* [Work request]: Below are the entries; give again exactly the lines from the one mentioning "[synthesized netlist by" through the one mentioning "met1 | 34.02 | 2407", inclusive.

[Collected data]
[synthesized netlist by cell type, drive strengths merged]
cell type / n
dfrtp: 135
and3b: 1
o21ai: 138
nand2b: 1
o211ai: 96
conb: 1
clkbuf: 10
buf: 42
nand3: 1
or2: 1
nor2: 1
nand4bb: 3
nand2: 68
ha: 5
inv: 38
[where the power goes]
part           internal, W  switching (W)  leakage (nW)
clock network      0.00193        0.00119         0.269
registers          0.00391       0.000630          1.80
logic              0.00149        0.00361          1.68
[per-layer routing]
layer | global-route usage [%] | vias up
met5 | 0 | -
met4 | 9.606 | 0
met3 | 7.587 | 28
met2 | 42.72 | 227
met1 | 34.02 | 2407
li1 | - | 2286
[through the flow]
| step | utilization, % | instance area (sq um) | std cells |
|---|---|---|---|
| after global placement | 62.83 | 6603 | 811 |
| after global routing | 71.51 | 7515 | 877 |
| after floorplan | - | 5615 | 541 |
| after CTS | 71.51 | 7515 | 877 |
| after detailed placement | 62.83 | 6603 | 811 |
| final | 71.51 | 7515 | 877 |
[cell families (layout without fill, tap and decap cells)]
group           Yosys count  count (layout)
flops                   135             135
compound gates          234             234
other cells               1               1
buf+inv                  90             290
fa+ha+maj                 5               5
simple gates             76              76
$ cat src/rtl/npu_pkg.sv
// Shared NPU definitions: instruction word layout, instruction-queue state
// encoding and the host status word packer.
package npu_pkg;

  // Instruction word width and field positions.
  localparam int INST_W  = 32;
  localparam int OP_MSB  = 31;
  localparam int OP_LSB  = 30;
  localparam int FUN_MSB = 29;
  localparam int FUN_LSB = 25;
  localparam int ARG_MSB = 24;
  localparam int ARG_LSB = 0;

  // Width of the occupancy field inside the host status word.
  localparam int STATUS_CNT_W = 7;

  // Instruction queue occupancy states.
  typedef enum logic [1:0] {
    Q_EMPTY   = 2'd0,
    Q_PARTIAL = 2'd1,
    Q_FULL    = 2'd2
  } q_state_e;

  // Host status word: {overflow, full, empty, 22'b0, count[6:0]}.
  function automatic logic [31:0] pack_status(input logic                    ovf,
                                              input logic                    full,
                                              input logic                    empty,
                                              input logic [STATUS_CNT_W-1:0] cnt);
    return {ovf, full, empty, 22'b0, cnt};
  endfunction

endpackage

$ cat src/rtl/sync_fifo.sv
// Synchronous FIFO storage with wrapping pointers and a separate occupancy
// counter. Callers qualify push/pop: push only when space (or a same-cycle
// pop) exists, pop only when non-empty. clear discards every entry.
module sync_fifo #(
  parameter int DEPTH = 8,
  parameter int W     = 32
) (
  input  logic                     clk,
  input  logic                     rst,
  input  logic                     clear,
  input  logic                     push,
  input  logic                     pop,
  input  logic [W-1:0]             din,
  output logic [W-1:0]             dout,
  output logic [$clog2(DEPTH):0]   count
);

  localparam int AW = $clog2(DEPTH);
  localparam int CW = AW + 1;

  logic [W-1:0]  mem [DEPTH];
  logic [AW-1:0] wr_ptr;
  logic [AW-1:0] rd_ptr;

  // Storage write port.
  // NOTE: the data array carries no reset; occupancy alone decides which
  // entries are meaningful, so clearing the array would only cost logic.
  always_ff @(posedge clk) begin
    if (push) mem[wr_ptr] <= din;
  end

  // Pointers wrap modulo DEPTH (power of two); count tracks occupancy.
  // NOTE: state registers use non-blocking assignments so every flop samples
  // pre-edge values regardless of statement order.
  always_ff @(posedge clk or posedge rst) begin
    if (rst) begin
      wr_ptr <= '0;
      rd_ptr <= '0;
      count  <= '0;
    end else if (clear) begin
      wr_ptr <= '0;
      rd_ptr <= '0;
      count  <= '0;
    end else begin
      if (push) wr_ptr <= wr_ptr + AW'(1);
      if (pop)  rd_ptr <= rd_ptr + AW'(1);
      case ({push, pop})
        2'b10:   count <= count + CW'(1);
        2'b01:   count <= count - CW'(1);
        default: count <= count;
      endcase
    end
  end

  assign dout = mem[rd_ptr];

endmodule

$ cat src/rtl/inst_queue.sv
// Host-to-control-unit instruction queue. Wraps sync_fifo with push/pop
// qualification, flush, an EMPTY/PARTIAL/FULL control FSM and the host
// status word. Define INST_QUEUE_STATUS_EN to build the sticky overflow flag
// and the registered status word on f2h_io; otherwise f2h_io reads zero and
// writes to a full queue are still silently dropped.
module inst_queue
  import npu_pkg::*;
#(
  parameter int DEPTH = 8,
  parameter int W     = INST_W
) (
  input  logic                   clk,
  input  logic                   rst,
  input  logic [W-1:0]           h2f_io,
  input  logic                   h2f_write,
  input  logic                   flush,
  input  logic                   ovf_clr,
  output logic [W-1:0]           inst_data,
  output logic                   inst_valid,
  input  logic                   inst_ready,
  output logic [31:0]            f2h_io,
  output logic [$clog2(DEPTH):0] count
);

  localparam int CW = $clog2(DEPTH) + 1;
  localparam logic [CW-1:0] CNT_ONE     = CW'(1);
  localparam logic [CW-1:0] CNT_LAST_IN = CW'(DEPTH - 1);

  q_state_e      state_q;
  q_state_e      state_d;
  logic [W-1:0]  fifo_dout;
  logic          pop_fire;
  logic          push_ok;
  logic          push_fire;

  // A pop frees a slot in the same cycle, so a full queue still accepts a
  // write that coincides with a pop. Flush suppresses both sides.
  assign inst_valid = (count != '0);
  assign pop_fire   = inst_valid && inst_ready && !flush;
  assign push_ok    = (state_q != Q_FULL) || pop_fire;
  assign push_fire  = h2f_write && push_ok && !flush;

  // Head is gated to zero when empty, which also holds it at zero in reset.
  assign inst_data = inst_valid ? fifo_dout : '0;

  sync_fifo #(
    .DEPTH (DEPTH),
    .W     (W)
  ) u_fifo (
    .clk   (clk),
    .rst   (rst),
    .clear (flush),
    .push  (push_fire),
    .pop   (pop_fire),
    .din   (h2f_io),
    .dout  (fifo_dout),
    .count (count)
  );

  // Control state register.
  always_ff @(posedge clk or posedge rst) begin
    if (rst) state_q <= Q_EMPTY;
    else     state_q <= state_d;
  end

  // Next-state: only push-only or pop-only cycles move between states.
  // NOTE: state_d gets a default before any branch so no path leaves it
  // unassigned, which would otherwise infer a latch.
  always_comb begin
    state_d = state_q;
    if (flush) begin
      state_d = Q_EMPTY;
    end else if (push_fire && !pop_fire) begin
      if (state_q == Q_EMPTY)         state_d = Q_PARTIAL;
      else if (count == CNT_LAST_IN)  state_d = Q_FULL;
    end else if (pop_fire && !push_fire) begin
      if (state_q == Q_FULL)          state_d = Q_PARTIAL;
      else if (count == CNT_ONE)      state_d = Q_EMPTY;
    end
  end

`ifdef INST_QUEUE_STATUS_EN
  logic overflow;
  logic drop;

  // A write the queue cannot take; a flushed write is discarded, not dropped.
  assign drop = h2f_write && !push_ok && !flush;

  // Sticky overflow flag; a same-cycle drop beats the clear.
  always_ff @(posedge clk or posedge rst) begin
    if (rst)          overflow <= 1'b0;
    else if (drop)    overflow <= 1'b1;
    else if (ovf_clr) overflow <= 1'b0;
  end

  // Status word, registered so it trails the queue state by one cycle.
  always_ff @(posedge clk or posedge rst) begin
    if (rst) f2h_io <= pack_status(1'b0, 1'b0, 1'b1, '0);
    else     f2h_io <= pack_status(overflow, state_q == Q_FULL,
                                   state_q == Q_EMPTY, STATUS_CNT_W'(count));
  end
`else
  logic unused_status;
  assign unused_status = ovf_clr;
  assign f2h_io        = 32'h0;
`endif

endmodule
...
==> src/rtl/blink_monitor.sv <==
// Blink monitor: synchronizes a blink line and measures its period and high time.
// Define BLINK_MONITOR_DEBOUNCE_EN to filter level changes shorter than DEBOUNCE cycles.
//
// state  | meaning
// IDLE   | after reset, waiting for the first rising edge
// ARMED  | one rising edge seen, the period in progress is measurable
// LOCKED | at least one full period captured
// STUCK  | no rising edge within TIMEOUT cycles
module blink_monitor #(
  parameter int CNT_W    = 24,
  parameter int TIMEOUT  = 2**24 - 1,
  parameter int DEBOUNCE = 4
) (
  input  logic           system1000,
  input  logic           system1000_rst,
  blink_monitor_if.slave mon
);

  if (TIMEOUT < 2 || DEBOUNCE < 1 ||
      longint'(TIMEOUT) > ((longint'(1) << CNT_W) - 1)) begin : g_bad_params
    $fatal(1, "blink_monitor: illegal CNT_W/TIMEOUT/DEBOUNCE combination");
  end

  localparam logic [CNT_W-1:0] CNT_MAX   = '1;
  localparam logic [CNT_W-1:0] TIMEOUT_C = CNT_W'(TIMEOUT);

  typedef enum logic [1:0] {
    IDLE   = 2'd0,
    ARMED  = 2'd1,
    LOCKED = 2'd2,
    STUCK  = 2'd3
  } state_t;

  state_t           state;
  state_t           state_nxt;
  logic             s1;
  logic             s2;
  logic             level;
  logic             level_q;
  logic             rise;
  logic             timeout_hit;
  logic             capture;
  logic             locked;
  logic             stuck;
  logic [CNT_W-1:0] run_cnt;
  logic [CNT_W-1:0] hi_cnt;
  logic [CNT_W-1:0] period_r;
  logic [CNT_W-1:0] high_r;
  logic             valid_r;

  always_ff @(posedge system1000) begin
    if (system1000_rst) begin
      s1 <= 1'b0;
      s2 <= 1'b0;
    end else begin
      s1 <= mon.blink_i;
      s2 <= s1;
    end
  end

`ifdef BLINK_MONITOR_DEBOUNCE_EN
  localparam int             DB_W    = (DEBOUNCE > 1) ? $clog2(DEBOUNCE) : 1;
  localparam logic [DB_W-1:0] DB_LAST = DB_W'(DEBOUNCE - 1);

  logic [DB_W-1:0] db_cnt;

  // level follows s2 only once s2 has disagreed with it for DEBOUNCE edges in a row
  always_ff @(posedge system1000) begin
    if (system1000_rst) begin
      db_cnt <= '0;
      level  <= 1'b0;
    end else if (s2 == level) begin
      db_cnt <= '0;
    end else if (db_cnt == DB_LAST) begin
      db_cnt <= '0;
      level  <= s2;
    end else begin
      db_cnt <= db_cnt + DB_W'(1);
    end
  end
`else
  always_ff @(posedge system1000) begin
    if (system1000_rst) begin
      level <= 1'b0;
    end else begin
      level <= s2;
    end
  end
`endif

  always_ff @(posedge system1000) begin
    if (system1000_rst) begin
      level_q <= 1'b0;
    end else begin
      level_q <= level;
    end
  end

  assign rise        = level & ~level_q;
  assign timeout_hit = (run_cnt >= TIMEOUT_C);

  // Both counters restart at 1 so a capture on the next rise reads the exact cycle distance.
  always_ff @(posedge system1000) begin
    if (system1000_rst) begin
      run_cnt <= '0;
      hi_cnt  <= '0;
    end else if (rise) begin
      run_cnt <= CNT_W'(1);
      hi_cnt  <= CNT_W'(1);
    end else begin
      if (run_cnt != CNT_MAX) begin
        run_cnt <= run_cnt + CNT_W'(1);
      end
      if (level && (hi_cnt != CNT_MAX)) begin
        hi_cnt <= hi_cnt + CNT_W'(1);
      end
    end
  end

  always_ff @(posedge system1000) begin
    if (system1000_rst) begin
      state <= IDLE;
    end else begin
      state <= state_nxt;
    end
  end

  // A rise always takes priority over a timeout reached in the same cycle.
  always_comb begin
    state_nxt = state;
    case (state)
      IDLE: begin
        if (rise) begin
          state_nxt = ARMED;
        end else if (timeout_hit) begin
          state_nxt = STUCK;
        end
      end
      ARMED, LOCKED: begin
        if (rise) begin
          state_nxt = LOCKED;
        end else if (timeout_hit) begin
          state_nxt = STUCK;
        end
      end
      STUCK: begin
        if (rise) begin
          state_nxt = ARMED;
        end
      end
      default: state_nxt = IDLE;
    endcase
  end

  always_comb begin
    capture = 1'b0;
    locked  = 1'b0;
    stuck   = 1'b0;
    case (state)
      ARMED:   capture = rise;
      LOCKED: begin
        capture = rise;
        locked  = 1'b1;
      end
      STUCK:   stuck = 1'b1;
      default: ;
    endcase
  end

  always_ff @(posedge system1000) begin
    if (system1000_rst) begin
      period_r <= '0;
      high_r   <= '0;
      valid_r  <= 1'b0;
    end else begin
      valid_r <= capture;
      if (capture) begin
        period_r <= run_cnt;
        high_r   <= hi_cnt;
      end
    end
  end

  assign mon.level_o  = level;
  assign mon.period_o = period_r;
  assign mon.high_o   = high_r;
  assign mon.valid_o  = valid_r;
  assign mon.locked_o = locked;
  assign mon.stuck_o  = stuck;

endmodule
--
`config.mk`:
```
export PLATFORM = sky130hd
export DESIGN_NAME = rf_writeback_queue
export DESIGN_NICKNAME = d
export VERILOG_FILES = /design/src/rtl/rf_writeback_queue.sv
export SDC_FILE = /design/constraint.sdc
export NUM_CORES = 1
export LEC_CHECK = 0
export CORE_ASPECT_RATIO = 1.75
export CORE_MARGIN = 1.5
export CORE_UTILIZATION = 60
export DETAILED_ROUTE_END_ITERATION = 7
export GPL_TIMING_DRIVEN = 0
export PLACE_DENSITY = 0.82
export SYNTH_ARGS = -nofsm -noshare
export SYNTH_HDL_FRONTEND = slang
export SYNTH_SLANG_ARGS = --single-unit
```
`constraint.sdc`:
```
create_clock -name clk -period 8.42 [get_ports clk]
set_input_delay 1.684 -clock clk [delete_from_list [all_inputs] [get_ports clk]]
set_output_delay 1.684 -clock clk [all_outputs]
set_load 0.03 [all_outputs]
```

* [Reply]:
[synthesized netlist by cell type, drive strengths merged]
cell type / n
dfrtp: 135
and3b: 1
o21ai: 138
nand2b: 1
o211ai: 96
conb: 1
clkbuf: 10
buf: 42
nand3: 1
or2: 1
nor2: 1
nand4bb: 3
nand2: 68
ha: 5
inv: 38
[where the power goes]
part           internal, W  switching (W)  leakage (nW)
clock network      0.00193        0.00119         0.269
registers          0.00391       0.000630          1.80
logic              0.00149        0.00361          1.68
[per-layer routing]
layer | global-route usage [%] | vias up
met5 | 0 | -
met4 | 9.606 | 0
met3 | 7.587 | 28
met2 | 42.72 | 227
met1 | 34.02 | 2407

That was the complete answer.